Storm survivors have fight left

? James Edward Bates, a photographer for the Sun Herald newspaper, tells me a story as we drive through what’s left of his town.

It seems that earlier in the day he shot pictures of one Carmen Stepanek, a Czech immigrant he found sweeping up hurricane debris in front of her house. In her imperfect English, she asked if he had ever seen “The Karate Kid.” Yes, he said. “How many ‘Karate Kid’ movies there were?” she asked. “One, two, three?” He said there were at least three.

At which Stepanek, a gray-haired woman of a certain age, folded a black bandanna into a headband, tied it on her brow, struck a fighter’s pose and declared, “I ‘Karate Mom Six.”‘

“I fight,” she said. “I fight for my life.”

Bates, a soft-spoken man, tells me this story as we ride through twilight. We are at the end of a long afternoon spent touring a moonscape of destruction.

That word is purposeful. What you encounter on the tourist strip that runs along the beach is not “damage,” but “destruction”: asphalt buckled, sewage standing in reeking pools swarmed by biting flies, debris piled higher than houses, buildings reduced to their wood skeletons, here and there a shred of wall or roof still clinging to the structure.

Bates uses the verb “was” a lot as he pilots his car carefully down the broken highway. As in, “That was a Waffle House … a new condo under construction … a Ruby Tuesday … a Wendy’s … a nightclub … an RV Park.” That’s what a 28-foot storm surge will do to you. It turns “is” into “was.”

I lived through the 1971 Sylmar earthquake that wrecked a freeway interchange and left more than 60 people dead in Los Angeles. I am a veteran of Andrew, the 1992 hurricane that ripped roofs from buildings and killed at least 35 people in South Florida.

This is the worst I have ever seen.

On Highway 90, a casino barge – a floating “building,” you understand – sits in the parking lot of a hotel, having been lifted by an angry ocean and deposited there.
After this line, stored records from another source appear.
### src/gfmf_pkg.sv
package gfmf_pkg;

  localparam int CORDIC_STEPS = 28;
  localparam int ANGLE_BITS = 32;
  localparam int STEP_W = $clog2(CORDIC_STEPS);

  // CORDIC datapath widths: x/y in Q30 with headroom, z in turns with headroom.
  localparam int XW = 34;
  localparam int ZW = ANGLE_BITS + 2;
  localparam int FRAC = 30;
  localparam int MW = 32;

  localparam logic signed [XW-1:0] K_Q30 = XW'(652032874);
  localparam logic [FRAC:0] ONE_Q30 = 31'h4000_0000;
  localparam logic signed [ZW-1:0] QUARTER = ZW'(1) << (ANGLE_BITS - 2);
  localparam logic signed [ZW-1:0] HALF = ZW'(1) << (ANGLE_BITS - 1);

  // Degree conversion of the raw ddmm.mmmm field.
  localparam int RAW_W = 28;
  localparam logic [28:0] RECIP_1E6 = 29'd281474977;
  localparam int RECIP_SHIFT = 48;
  localparam logic [18:0] MIN_CORR = 19'd400000;
  localparam logic [27:0] DEG_DEN = 28'd216000000;

  // Square root radicands reach 2^60.
  localparam int SQ_W = 62;
  localparam int ROOT_W = SQ_W / 2;

  // Distance scaling: z * C / 2^(ANGLE_BITS+20), C split into two partial products.
  localparam int C_W = 57;
  localparam int C_LO_W = 29;
  localparam int PROD_W = ANGLE_BITS + C_W;
  localparam int DIST_W = 36;

  localparam logic [63:0] PI_Q62 = 64'hC90FDAA22168C234;

  function automatic logic [63:0] dist_const();
    logic [127:0] p;
    p = 128'd25484000000 * 128'h3243F6A8885A308D;
    return p[103:40];
  endfunction

  localparam logic [63:0] DIST_C = dist_const();
  localparam logic [C_LO_W-1:0] C_LO = DIST_C[C_LO_W-1:0];
  localparam logic [C_W-C_LO_W-1:0] C_HI = DIST_C[C_W-1:C_LO_W];

  // Arc tangent of 2^-i as a fraction of a turn; evaluated at elaboration only.
  function automatic logic signed [ZW-1:0] atan_entry(input int i);
    logic [63:0] sum;
    logic [63:0] term;
    logic [63:0] pw;
    logic [63:0] dr;
    logic [63:0] dv;
    logic [63:0] rem;
    logic [63:0] q;
    logic carry;
    int e;
    sum = '0;
    if (i == 0) return ZW'(64'd1 << (ANGLE_BITS - 3));
    for (int k = 0; k < 32; k++) begin
      e = 61 - i * (2 * k + 1);
      if (e >= 0) begin
        pw = 64'd1 << e;
        dv = 64'(2 * k + 1);
        term = '0;
        dr = '0;
        for (int b = 63; b >= 0; b--) begin
          dr = {dr[62:0], pw[b]};
          if (dr >= dv) begin
            dr = dr - dv;
            term[b] = 1'b1;
          end
        end
        if ((k & 1) == 1) sum = sum - term;
        else sum = sum + term;
      end
    end
    rem = sum;
    q = '0;
    for (int b = 0; b <= ANGLE_BITS; b++) begin
      carry = rem[63];
      rem = rem << 1;
      q = q << 1;
      if (carry || rem >= PI_Q62) begin
        rem = rem - PI_Q62;
        q[0] = 1'b1;
      end
    end
    return ZW'((q + 64'd1) >> 1);
  endfunction

  typedef struct packed {
    logic vld;
    logic vec;
    logic neg;
    logic [1:0] tag;
    logic signed [XW-1:0] x;
    logic signed [XW-1:0] y;
    logic signed [ZW-1:0] z;
  } cell_t;

  localparam logic [1:0] TAG_DLAT = 2'd0;
  localparam logic [1:0] TAG_DLON = 2'd1;
  localparam logic [1:0] TAG_LAT1 = 2'd2;
  localparam logic [1:0] TAG_LAT2 = 2'd3;

  localparam logic OP_START = 1'b0;
  localparam logic OP_FIX = 1'b1;

  localparam logic [1:0] VERDICT_DROP = 2'd0;
  localparam logic [1:0] VERDICT_KEEP = 2'd1;
  localparam logic [1:0] VERDICT_STOP = 2'd2;

  localparam int CFG_IDX_W = 1;
  localparam logic [CFG_IDX_W-1:0] CFG_THRESHOLD = 1'b0;
  localparam logic [CFG_IDX_W-1:0] CFG_STOP = 1'b1;

  typedef enum logic [3:0] {
    ST_IDLE,
    ST_CONV,
    ST_SC_FEED,
    ST_SC_WAIT,
    ST_MUL,
    ST_SQRT,
    ST_VEC_FEED,
    ST_VEC_WAIT,
    ST_DIST,
    ST_DONE
  } state_t;

endpackage

### src/gfmf_isqrt.sv
module gfmf_isqrt (
  input  logic                                clk,
  input  logic                                rst_n,
  input  logic                                start,
  input  logic [gfmf_pkg::SQ_W-1:0]           radicand,
  output logic                                done,
  output logic [gfmf_pkg::ROOT_W-1:0]         root
);
  import gfmf_pkg::*;

  logic busy_r;
  logic done_r;
  logic [SQ_W-1:0] v_r;
  logic [SQ_W-1:0] r_r;
  logic [SQ_W-1:0] bit_r;
  logic [SQ_W-1:0] trial;
  logic fits;

  always_comb begin
    trial = r_r + bit_r;
    fits = v_r >= trial;
  end

  always_ff @(posedge clk) begin
    if (!rst_n) begin
      busy_r <= 1'b0;
    end else if (start) begin
      busy_r <= 1'b1;
      v_r <= radicand;
      r_r <= '0;
      bit_r <= SQ_W'(1) << (SQ_W - 2);
    end else if (busy_r) begin
      if (fits) begin
        v_r <= v_r - trial;
        r_r <= (r_r >> 1) + bit_r;
      end else begin
        r_r <= r_r >> 1;
      end
      bit_r <= bit_r >> 2;
      if (bit_r == SQ_W'(1)) begin
        busy_r <= 1'b0;
      end
    end
  end

  always_ff @(posedge clk) begin
    if (!rst_n) done_r <= 1'b0;
    else done_r <= !start && busy_r && (bit_r == SQ_W'(1));
  end

  assign done = done_r;
  assign root = r_r[ROOT_W-1:0];

endmodule
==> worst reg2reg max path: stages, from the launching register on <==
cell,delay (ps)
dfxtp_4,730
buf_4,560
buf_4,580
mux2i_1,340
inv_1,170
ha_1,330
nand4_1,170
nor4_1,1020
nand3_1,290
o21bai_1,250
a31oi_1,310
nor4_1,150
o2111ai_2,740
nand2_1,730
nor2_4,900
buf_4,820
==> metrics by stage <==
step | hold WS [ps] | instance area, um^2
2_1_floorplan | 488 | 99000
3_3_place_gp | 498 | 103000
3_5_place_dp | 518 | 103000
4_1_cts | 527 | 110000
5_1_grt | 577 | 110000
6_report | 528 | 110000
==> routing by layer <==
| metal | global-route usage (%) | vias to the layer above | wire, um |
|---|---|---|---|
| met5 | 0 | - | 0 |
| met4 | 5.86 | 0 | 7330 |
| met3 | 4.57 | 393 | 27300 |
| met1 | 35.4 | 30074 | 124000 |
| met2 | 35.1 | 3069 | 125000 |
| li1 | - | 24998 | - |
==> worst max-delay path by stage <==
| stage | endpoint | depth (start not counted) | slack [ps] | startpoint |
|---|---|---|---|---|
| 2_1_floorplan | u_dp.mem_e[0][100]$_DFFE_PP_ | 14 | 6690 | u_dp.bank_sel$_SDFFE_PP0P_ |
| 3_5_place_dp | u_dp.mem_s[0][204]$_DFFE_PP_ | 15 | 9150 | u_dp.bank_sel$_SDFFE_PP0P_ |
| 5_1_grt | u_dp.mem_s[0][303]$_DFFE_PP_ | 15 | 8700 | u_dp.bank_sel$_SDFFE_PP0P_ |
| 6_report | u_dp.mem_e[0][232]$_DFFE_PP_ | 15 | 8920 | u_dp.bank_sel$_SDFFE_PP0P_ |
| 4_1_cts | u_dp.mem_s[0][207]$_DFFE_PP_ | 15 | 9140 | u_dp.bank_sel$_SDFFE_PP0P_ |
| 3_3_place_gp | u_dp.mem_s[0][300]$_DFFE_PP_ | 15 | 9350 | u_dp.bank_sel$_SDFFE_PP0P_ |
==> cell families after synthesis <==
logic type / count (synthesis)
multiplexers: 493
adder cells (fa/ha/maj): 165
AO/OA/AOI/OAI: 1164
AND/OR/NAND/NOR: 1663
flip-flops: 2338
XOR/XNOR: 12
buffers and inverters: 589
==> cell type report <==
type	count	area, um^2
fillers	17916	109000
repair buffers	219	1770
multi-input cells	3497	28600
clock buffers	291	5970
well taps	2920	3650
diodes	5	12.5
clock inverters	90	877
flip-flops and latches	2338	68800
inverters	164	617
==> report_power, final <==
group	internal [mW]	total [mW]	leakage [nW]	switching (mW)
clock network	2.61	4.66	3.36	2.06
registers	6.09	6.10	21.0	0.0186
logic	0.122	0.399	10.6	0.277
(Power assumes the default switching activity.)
<file path="config.mk">
export PLATFORM = sky130hd
export DESIGN_NAME = weighted_deficit_round_robin_pick
export DESIGN_NICKNAME = d
export VERILOG_FILES = /design/src/rtl/core/wdrr_pkg.sv /design/src/rtl/core/weighted_deficit_round_robin_pick.sv /design/src/rtl/core/wdrr_div.sv
export SDC_FILE = /design/constraint.sdc
export NUM_CORES = 1
export LEC_CHECK = 0
export ABC_AREA = 0
export ABC_CLOCK_PERIOD_IN_PS = 7580
export BUFFER_PORTS_ARGS = -buffer_cell sky130_fd_sc_hd__buf_2
export CAP_MARGIN = 20
export CORE_AREA = 5 5 211 213
export DETAILED_ROUTE_END_ITERATION = 7
export DIE_AREA = 0 0 216 218
export HOLD_SLACK_MARGIN = 0.1
export PLACE_DENSITY = 0.72
export SYNTH_ARGS = -nofsm -noshare
export SYNTH_HDL_FRONTEND = slang
export SYNTH_SLANG_ARGS = --single-unit
export TNS_END_PERCENT = 1
</file>
<file path="constraint.sdc">
create_clock -name clk_i -period 7.58 [get_ports clk_i]
set_clock_uncertainty 0.05 [all_clocks]
set_input_delay 2.274 -clock clk_i [delete_from_list [all_inputs] [get_ports clk_i]]
set_output_delay 2.274 -clock clk_i [all_outputs]
set_load 0.02 [all_outputs]
</file>
File: config.mk
export PLATFORM = sky130hd
export DESIGN_NAME = plq_seq
export DESIGN_NICKNAME = d
export VERILOG_FILES = /design/src/rtl/plq_pkg.sv /design/src/rtl/plq_seq.sv
export SDC_FILE = /design/constraint.sdc
export NUM_CORES = 1
export LEC_CHECK = 0
export ABC_CLOCK_PERIOD_IN_PS = 3100
export CORE_ASPECT_RATIO = 1.25
export CORE_UTILIZATION = 55
export CTS_CLUSTER_DIAMETER = 120
export DETAILED_ROUTE_END_ITERATION = 12
export DONT_BUFFER_PORTS = 1
export PLACE_DENSITY = 0.79
export SLEW_MARGIN = 0
export SYNTH_ARGS = -nofsm -noshare
export SYNTH_HDL_FRONTEND = slang
export SYNTH_SLANG_ARGS = --single-unit
File: constraint.sdc
create_clock -name clk -period 3.1 [get_ports clk]
set_input_delay 0.62 -clock clk [delete_from_list [all_inputs] [get_ports clk]]
set_output_delay 0.62 -clock clk [all_outputs]
set_load 0.01 [all_outputs]
File: src/rtl/plq_pkg.sv
// shared types and codes for the pooled linked queues block
package plq_pkg;

  localparam int ID_W     = 16;
  localparam int KIND_W   = 2;
  localparam int QSEL_W   = 2;
  localparam int STATUS_W = 2;

  // request kinds
  localparam logic [KIND_W-1:0] REQ_ENQ = 2'd0;
  localparam logic [KIND_W-1:0] REQ_DEQ = 2'd1;
  localparam logic [KIND_W-1:0] REQ_REM = 2'd2;
  localparam logic [KIND_W-1:0] REQ_BAD = 2'd3;

  // result status codes
  localparam logic [STATUS_W-1:0] ST_OK   = 2'd0;
  localparam logic [STATUS_W-1:0] ST_MISS = 2'd1;
  localparam logic [STATUS_W-1:0] ST_FULL = 2'd2;

  // pool memory port controls
  typedef struct packed {
    logic rd;
    logic link_we;
    logic id_we;
  } mem_ctl_t;

endpackage

File: src/rtl/plq_seq.sv
// request sequencer: queue head and tail tables, free list top, list walk
module plq_seq import plq_pkg::*; #(
  parameter int POOL_ENTRIES = 1024,
  parameter int NUM_QUEUES = 4,
  parameter int IW = $clog2(POOL_ENTRIES),
  parameter int LW = $clog2(POOL_ENTRIES + 1)
) (
  input  logic                clk,
  input  logic                rst,
  input  logic                start,
  input  logic [KIND_W-1:0]   kind_in,
  input  logic [QSEL_W-1:0]   qsel_in,
  input  logic [ID_W-1:0]     pid_in,
  input  logic                res_free,
  output logic                ready,
  output logic                done,
  output logic [STATUS_W-1:0] res_status,
  output logic [ID_W-1:0]     res_id,
  output mem_ctl_t            ctl,
  output logic [IW-1:0]       rd_addr,
  output logic [IW-1:0]       link_wa,
  output logic [LW-1:0]       link_wd,
  output logic [IW-1:0]       id_wa,
  output logic [ID_W-1:0]     id_wd,
  input  logic [LW-1:0]       link_rd,
  input  logic [ID_W-1:0]     id_rd
);

  localparam int QW = (NUM_QUEUES > 1) ? $clog2(NUM_QUEUES) : 1;
  localparam logic [LW-1:0] NULL_LINK = LW'(POOL_ENTRIES);

  localparam logic [2:0] S_IDLE     = 3'd0;
  localparam logic [2:0] S_DISP     = 3'd1;
  localparam logic [2:0] S_ENQ_WR   = 3'd2;
  localparam logic [2:0] S_ENQ_LINK = 3'd3;
  localparam logic [2:0] S_HEAD     = 3'd4;
  localparam logic [2:0] S_WALK     = 3'd5;
  localparam logic [2:0] S_REL      = 3'd6;
  localparam logic [2:0] S_DONE     = 3'd7;

  logic [2:0]          state, state_next;
  logic [KIND_W-1:0]   kind;
  logic [QSEL_W-1:0]   qsel;
  logic [ID_W-1:0]     pid;
  logic [LW-1:0]       free_top, free_top_next;
  logic [LW-1:0]       alloc, alloc_next;
  logic [LW-1:0]       prev, prev_next;
  logic [LW-1:0]       cur, cur_next;
  logic [STATUS_W-1:0] res_status_next;
  logic [ID_W-1:0]     res_id_next;
  logic [LW-1:0]       head_tab [NUM_QUEUES];
  logic [LW-1:0]       tail_tab [NUM_QUEUES];

  logic                head_we, tail_we;
  logic [LW-1:0]       head_wd, tail_wd;
  logic [QW-1:0]       q_idx;
  logic                q_bad;
  logic [LW-1:0]       hq, tq;
  logic                id_hit;

  assign q_idx  = QW'(qsel);
  assign q_bad  = (32'(qsel) >= NUM_QUEUES);
  assign hq     = head_tab[q_idx];
  assign tq     = tail_tab[q_idx];
  // the shared compare unit
  assign id_hit = (id_rd == pid);

  assign ready = (state == S_IDLE) || ((state == S_DONE) && res_free);
  assign done  = (state == S_DONE) && res_free;

  always_comb begin
    state_next      = state;
    free_top_next   = free_top;
    alloc_next      = alloc;
    prev_next       = prev;
    cur_next        = cur;
    res_status_next = res_status;
    res_id_next     = res_id;
    head_we         = 1'b0;
    head_wd         = NULL_LINK;
    tail_we         = 1'b0;
    tail_wd         = NULL_LINK;
    ctl             = '0;
    rd_addr         = '0;
    link_wa         = '0;
    link_wd         = NULL_LINK;
    id_wa           = '0;
    id_wd           = pid;
    unique case (state)
      S_IDLE: begin
        if (start) begin
          state_next = S_DISP;
        end
      end
      S_DISP: begin
        if (q_bad || (kind == REQ_BAD)) begin
          res_status_next = ST_MISS;
          res_id_next     = '0;
          state_next      = S_DONE;
        end else if (kind == REQ_ENQ) begin
          if (free_top >= NULL_LINK) begin
            res_status_next = ST_FULL;
            res_id_next     = '0;
            state_next      = S_DONE;
          end else begin
            ctl.rd     = 1'b1;
            rd_addr    = IW'(free_top);
            alloc_next = free_top;
            prev_next  = tq;
            state_next = S_ENQ_WR;
          end
        end else if (hq >= NULL_LINK) begin
          res_status_next = ST_MISS;
          res_id_next     = '0;
          state_next      = S_DONE;
        end else begin
          ctl.rd     = 1'b1;
          rd_addr    = IW'(hq);
          prev_next  = hq;
          state_next = S_HEAD;
        end
      end
      S_ENQ_WR: begin
        free_top_next   = link_rd;
        ctl.link_we     = 1'b1;
        link_wa         = IW'(alloc);
        link_wd         = NULL_LINK;
        ctl.id_we       = 1'b1;
        id_wa           = IW'(alloc);
        id_wd           = pid;
        tail_we         = 1'b1;
        tail_wd         = alloc;
        res_status_next = ST_OK;
        res_id_next     = pid;
        if ((hq >= NULL_LINK) || (tq >= NULL_LINK)) begin
          head_we    = 1'b1;
          head_wd    = alloc;
          state_next = S_DONE;
        end else begin
          state_next = S_ENQ_LINK;
        end
      end
      S_ENQ_LINK: begin
        // old tail now points at the new entry
        ctl.link_we = 1'b1;
        link_wa     = IW'(prev);
        link_wd     = alloc;
        state_next  = S_DONE;
      end
      S_HEAD: begin
        if ((kind == REQ_DEQ) || id_hit) begin
          head_we = 1'b1;
          head_wd = link_rd;
          if (link_rd >= NULL_LINK) begin
            tail_we = 1'b1;
            tail_wd = NULL_LINK;
          end
          ctl.link_we     = 1'b1;
          link_wa         = IW'(prev);
          link_wd         = free_top;
          free_top_next   = prev;
          res_status_next = ST_OK;
          res_id_next     = id_rd;
          state_next      = S_DONE;
        end else if (link_rd >= NULL_LINK) begin
          res_status_next = ST_MISS;
          res_id_next     = '0;
          state_next      = S_DONE;
        end else begin
          ctl.rd     = 1'b1;
          rd_addr    = IW'(link_rd);
          cur_next   = link_rd;
          state_next = S_WALK;
        end
      end
      S_WALK: begin
        if (id_hit) begin
          // splice cur out, predecessor takes its link
          ctl.link_we = 1'b1;
          link_wa     = IW'(prev);
          link_wd     = link_rd;
          if (tq == cur) begin
            tail_we = 1'b1;
            tail_wd = prev;
          end
          res_status_next = ST_OK;
          res_id_next     = pid;
          state_next      = S_REL;
        end else if (link_rd >= NULL_LINK) begin
          res_status_next = ST_MISS;
          res_id_next     = '0;
          state_next      = S_DONE;
        end else begin
          ctl.rd    = 1'b1;
          rd_addr   = IW'(link_rd);
          prev_next = cur;
          cur_next  = link_rd;
        end
      end
      S_REL: begin
        ctl.link_we   = 1'b1;
        link_wa       = IW'(cur);
        link_wd       = free_top;
        free_top_next = cur;
        state_next    = S_DONE;
      end
      S_DONE: begin
        if (res_free) begin
          state_next = start ? S_DISP : S_IDLE;
        end
      end
      default: begin
        state_next = S_IDLE;
      end
    endcase
  end

  always_ff @(posedge clk) begin
    if (rst) begin
      state    <= S_IDLE;
      free_top <= LW'(POOL_ENTRIES - 1);
      for (int i = 0; i < NUM_QUEUES; i++) begin
        head_tab[i] <= NULL_LINK;
        tail_tab[i] <= NULL_LINK;
      end
    end else begin
      state    <= state_next;
      free_top <= free_top_next;
      if (head_we) begin
        head_tab[q_idx] <= head_wd;
      end
      if (tail_we) begin
        tail_tab[q_idx] <= tail_wd;
      end
    end
  end

  always_ff @(posedge clk) begin
    if (start) begin
      kind <= kind_in;
      qsel <= qsel_in;
      pid  <= pid_in;
    end
    alloc      <= alloc_next;
    prev       <= prev_next;
    cur        <= cur_next;
    res_status <= res_status_next;
    res_id     <= res_id_next;
  end

endmodule

==> results.sh <==
export IMPL_max_stage_delay_ps=630
export IMPL_n_antenna_cell=0
export IMPL_r2r_slack_ps=160
export IMPL_drv_cap=0
export IMPL_ys_seq_area_share_pct=59.8
export IMPL_clock_root_buffer="clkbuf_16"
export IMPL_hold_viol_final=0
export IMPL_p_seq_share_pct=46.8
export IMPL_cp_arrival_ps=2620
export IMPL_wl_per_cell_um=23.7
export IMPL_worst_setup_path_end_kind="output port"
export IMPL_dp_final_hpwl_um=15500
export IMPL_setup_viol=25
export IMPL_critPathRequiredTime_ps=2480
export IMPL_setup_slack_ps=-139
export IMPL_fin_crit_ps=3240
export IMPL_syn_num_nets=770
export IMPL_nets=791
export IMPL_antenna_found_initial=0
export IMPL_cpMaxStageDelayCell="or4_4"
export IMPL_row_count=50
export IMPL_ir_worst_vdd_v=0.000461
export IMPL_drc=0
export IMPL_cts_tree="done"
export IMPL_combPwrFrac_pct=19.5
export IMPL_power_density_nw_per_um2=680
export IMPL_fin_util_pct=65.6
export IMPL_multi_input_area_um2=3360
export IMPL_path_delay_family="simple AND/OR/NAND/NOR gates"
export IMPL_grt_pass1_vias=5998
export IMPL_fmax_ghz=0.309
export IMPL_cts_max_path_buffers=2
export IMPL_min_from="rst"
export IMPL_drive_gt1_share_pct=19.0
export IMPL_syn_to_final_growth_pct=16.1
export IMPL_fin_skew_ps=14.3
export IMPL_grt_max_degree=43
export IMPL_total_power_uw=6730
export IMPL_coreArea_um2=15100
export IMPL_yosysUniqueCellTypes=49
export IMPL_vias=6302
export IMPL_cts_num_sinks=175
export IMPL_place_area_um2=8930
export IMPL_drt_iter0_drc=876
export IMPL_gr_max_usage_layer="met2"
export IMPL_gp_congestion=0.984
export IMPL_yosys_area_top_type="edfxtp_1"
export IMPL_min_path_type="input pin to flop"
export IMPL_power_frac_clock_pct=33.7
export IMPL_syn_cell_area_um2=8520
export IMPL_outcome="complete, but fails checks"
export IMPL_dr_pass1_iters=6
export IMPL_place_inst=914
export IMPL_finalSetupTns_ps=-2110
export IMPL_use_met3_pct=6.84
export IMPL_stdcell_count=957
export IMPL_clkLatencyLatePin_ps=440
export IMPL_grt_ovfl_total=0
export IMPL_grt_pass1_wl_um=34300
export IMPL_viasPerCell=6.59
export IMPL_async_reset_ff_share_pct=0
export IMPL_start_util_pct=56.5
export IMPL_port_buffers=0
export IMPL_leakage_uw=0.00356
export IMPL_die_y_um=141
export IMPL_antenna_left=0
export IMPL_synthFlopType="edfxtp_1"
export IMPL_crit_type="flop to output port"
export IMPL_path_cells="xnor2_1 -> nand4_1 -> or4_4 -> o21ai_2 -> a31o_2 -> buf_12 -> a221o_1"
export IMPL_cts_buffers=17
export IMPL_wl_um=22700
export IMPL_p_sw_share_pct=30.1
export IMPL_max_slew_margin_rel_pct=32.9
export IMPL_met2_usage_pct=48.0
export IMPL_ioPinCount=131
export IMPL_maxSlewViolCount=0
export IMPL_die_w_um=113
export IMPL_worstPathMaxFanout=10
export IMPL_worst_pin_slew_ps=1000
export IMPL_ys_ff_latch=175
export IMPL_clkSlewWorstSetupHoldPaths_ps=70
export IMPL_syn_inst=715
export IMPL_synth_area_leaders="edfxtp_1 (56%), nor2_1 (6.0%), mux4_2 (5.6%)"
export IMPL_critPathBufInv=1
export IMPL_n_fill_cell=1073
export IMPL_p_switching_uw=2030
export IMPL_r2r_start="id_wd[15]$_DFFE_PP_"
export IMPL_yosys_warnings=0
export IMPL_failed_checks="setup timing"
export IMPL_worstSetupStartpoint="id_wd[15]$_DFFE_PP_"
export IMPL_regArea_um2=5100
export IMPL_rsz0062_at_grt="true"
export IMPL_met1_usage_pct=36.2
export IMPL_synth_edf_count=159
export IMPL_postLayoutCellArea_um2=9890
export IMPL_period_share_pct=104
export IMPL_grt_usage_pct=29.0
export IMPL_internal_power_uw=4700
export IMPL_yosys_cell_count_top_type="edfxtp_1"
export IMPL_dieArea_um2=16000
export IMPL_crit_path_start_kind="flop"
export IMPL_netlist_top_cells_count="edfxtp_1 (159), nor2_1 (137), nand2_1 (63), a22oi_1 (37), clkbuf_1 (32)"
export IMPL_synth_top_area_share_pct=56.0
export IMPL_avgSynthCellArea_um2=11.9
export IMPL_htree_levels=4
-- stage by stage --
stage               setup slack [ps]  hold slack, ps
floorplan                        164             455
detailed placement              54.0             485
finish                          -139             263
global route                    -224             247
global placement                 114             485
CTS                             -110             235
-- state kept, by name, summed over array words and instances, names as in the netlist, 3 cells and up, named ones only --
name,flops
alloc,11
state,3
cur,11
free_top,11
prev,11
id_wd,16
head_tab,44
res_id,16
tail_tab,44
-- cells by family after synthesis --
| kind of cell | Yosys count | share of synthesized area, % |
|---|---|---|
| simple gates | 259 | 13.1 |
| mux | 46 | 8.71 |
| flops | 175 | 59.8 |
| fa+ha+maj | 4 | 0.587 |
| xor+xnor | 27 | 2.78 |
| compound gates | 139 | 11.9 |
| buf+inv | 65 | 3.16 |
-- cell usage in the layout (no fill, tap or decap), types with 4 or more instances in the layout --
cell type and instances:
and3_1 10, a31oi_1 14, nand2b_1 24, nand3_1 4
a22oi_1 37, dfxtp_1 14, a222oi_1 10, xnor2_1 27
buf_12 4, nand4_1 6, edfxtp_1 159, a221o_1 11
nand2_1 42, a211o_1 12, ha_1 4, mux2i_1 22
a21oi_1 28, nor2_1 136, mux4_2 21, nand2_4 18
clkbuf_16 18, inv_1 17, buf_4 40, buf_6 4
o21ai_0 7, nor3_1 4
-- layer usage --
metal / share of wire (%) / vias up
met5: 0 / -
met3: 9.0 / 75
li1: - / 2722
met4: 3.8 / 0
met1: 37 / 3098
met2: 50 / 407
-- layout make-up --
type | instances | area share (%)
flip-flops and latches | 175 | 51.5
inverters | 17 | 0.645
well taps | 208 | 2.63
repair buffers | 50 | 4.88
clock inverters | 15 | 2.02
clock buffers | 17 | 4.30
multi-input cells | 475 | 34.0
-- power groups by stage --
| stage | clock [uW] | combinational [uW] | sequential (uW) |
|---|---|---|---|
| 2_1_floorplan | 0 | 867 | 3120 |
| 3_3_place_gp | 0 | 1160 | 3190 |
| 3_5_place_dp | 0 | 1180 | 3200 |
| 4_1_cts | 2280 | 1230 | 3150 |
| 5_1_grt | 2360 | 1410 | 3180 |
| 6_report | 2270 | 1310 | 3150 |
-- what timing repair did --
item	CTS	global route
setup buffers	4	5
hold buffers	0	0
endpoints found under the setup margin	32	33
pin swaps	5	19
gates cloned	1	2
resized for setup	14	48
-- path summary, 6_finish.rpt --
path | endpoint | cells after the start
worst max-delay path | link_wa[9] | 7
worst min-delay path | state[2]$_SDFFE_PP0P_ | 1
worst max register to register | head_tab[3][5]$_DFFE_PP_ | 9
worst min register to register | alloc[2]$_DFFE_PP_ | 0
Note: power is estimated with default switching activity, not from simulation.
A few blocks down, we are walking through mud and debris when the sudden smell of natural gas chokes me.

We find Kenny Vallia Jr., retired Air Force staff sergeant, lugging home provisions a taxi driver friend has taken him to Mobile, Ala., to get. Vallia’s home is a second-story apartment in a doomed building. To get there, you hike up uncertain stairs and walk along a balcony whose supports move if you push them lightly. The apartment is fly-swept and dark. But Vallia sees no cause to bemoan his misfortune. “The Lord brought me through the storm for somethin’,” he says. “And it wasn’t to sit around and wallow in self-pity.”

A few minutes later, a few miles away, Jayne and Maury Davis explain how they had to walk across debris that stood 12 feet high and four blocks deep to reach the concrete slab where their home used to be. On the slab, they found a cast iron cross that used to hang in a downstairs bathroom. It was, Maury says, a message from heaven, “a sign that you’re going to be OK, that you’re not alone in all this, and keep your faith.”

It’s after we have seen and heard all of these things that Bates tells me the Carmen Stepanek story. The sun is sinking to a placid ocean, and we are returning to the Sun Herald building, where RVs are parked in rows and people for whom the loss of homes and loved ones is a fresh wound go about putting out a daily paper.

In other words, his timing is perfect.

An hour later, Bates gives me a picture of Stepanek. I plan to frame it and put it someplace where I will see it every day and be reminded.

That winds will howl and waters rise and our possessions and lives be twisted into pretzel shapes. That rack and ruin are part of the human condition. But stubbornness is, too. Faith is, too. Defiance is, too.

We fight. We fight for our lives.

– Leonard Pitts Jr., winner of the 2004 Pulitzer Prize for commentary, is a columnist for the Miami Herald.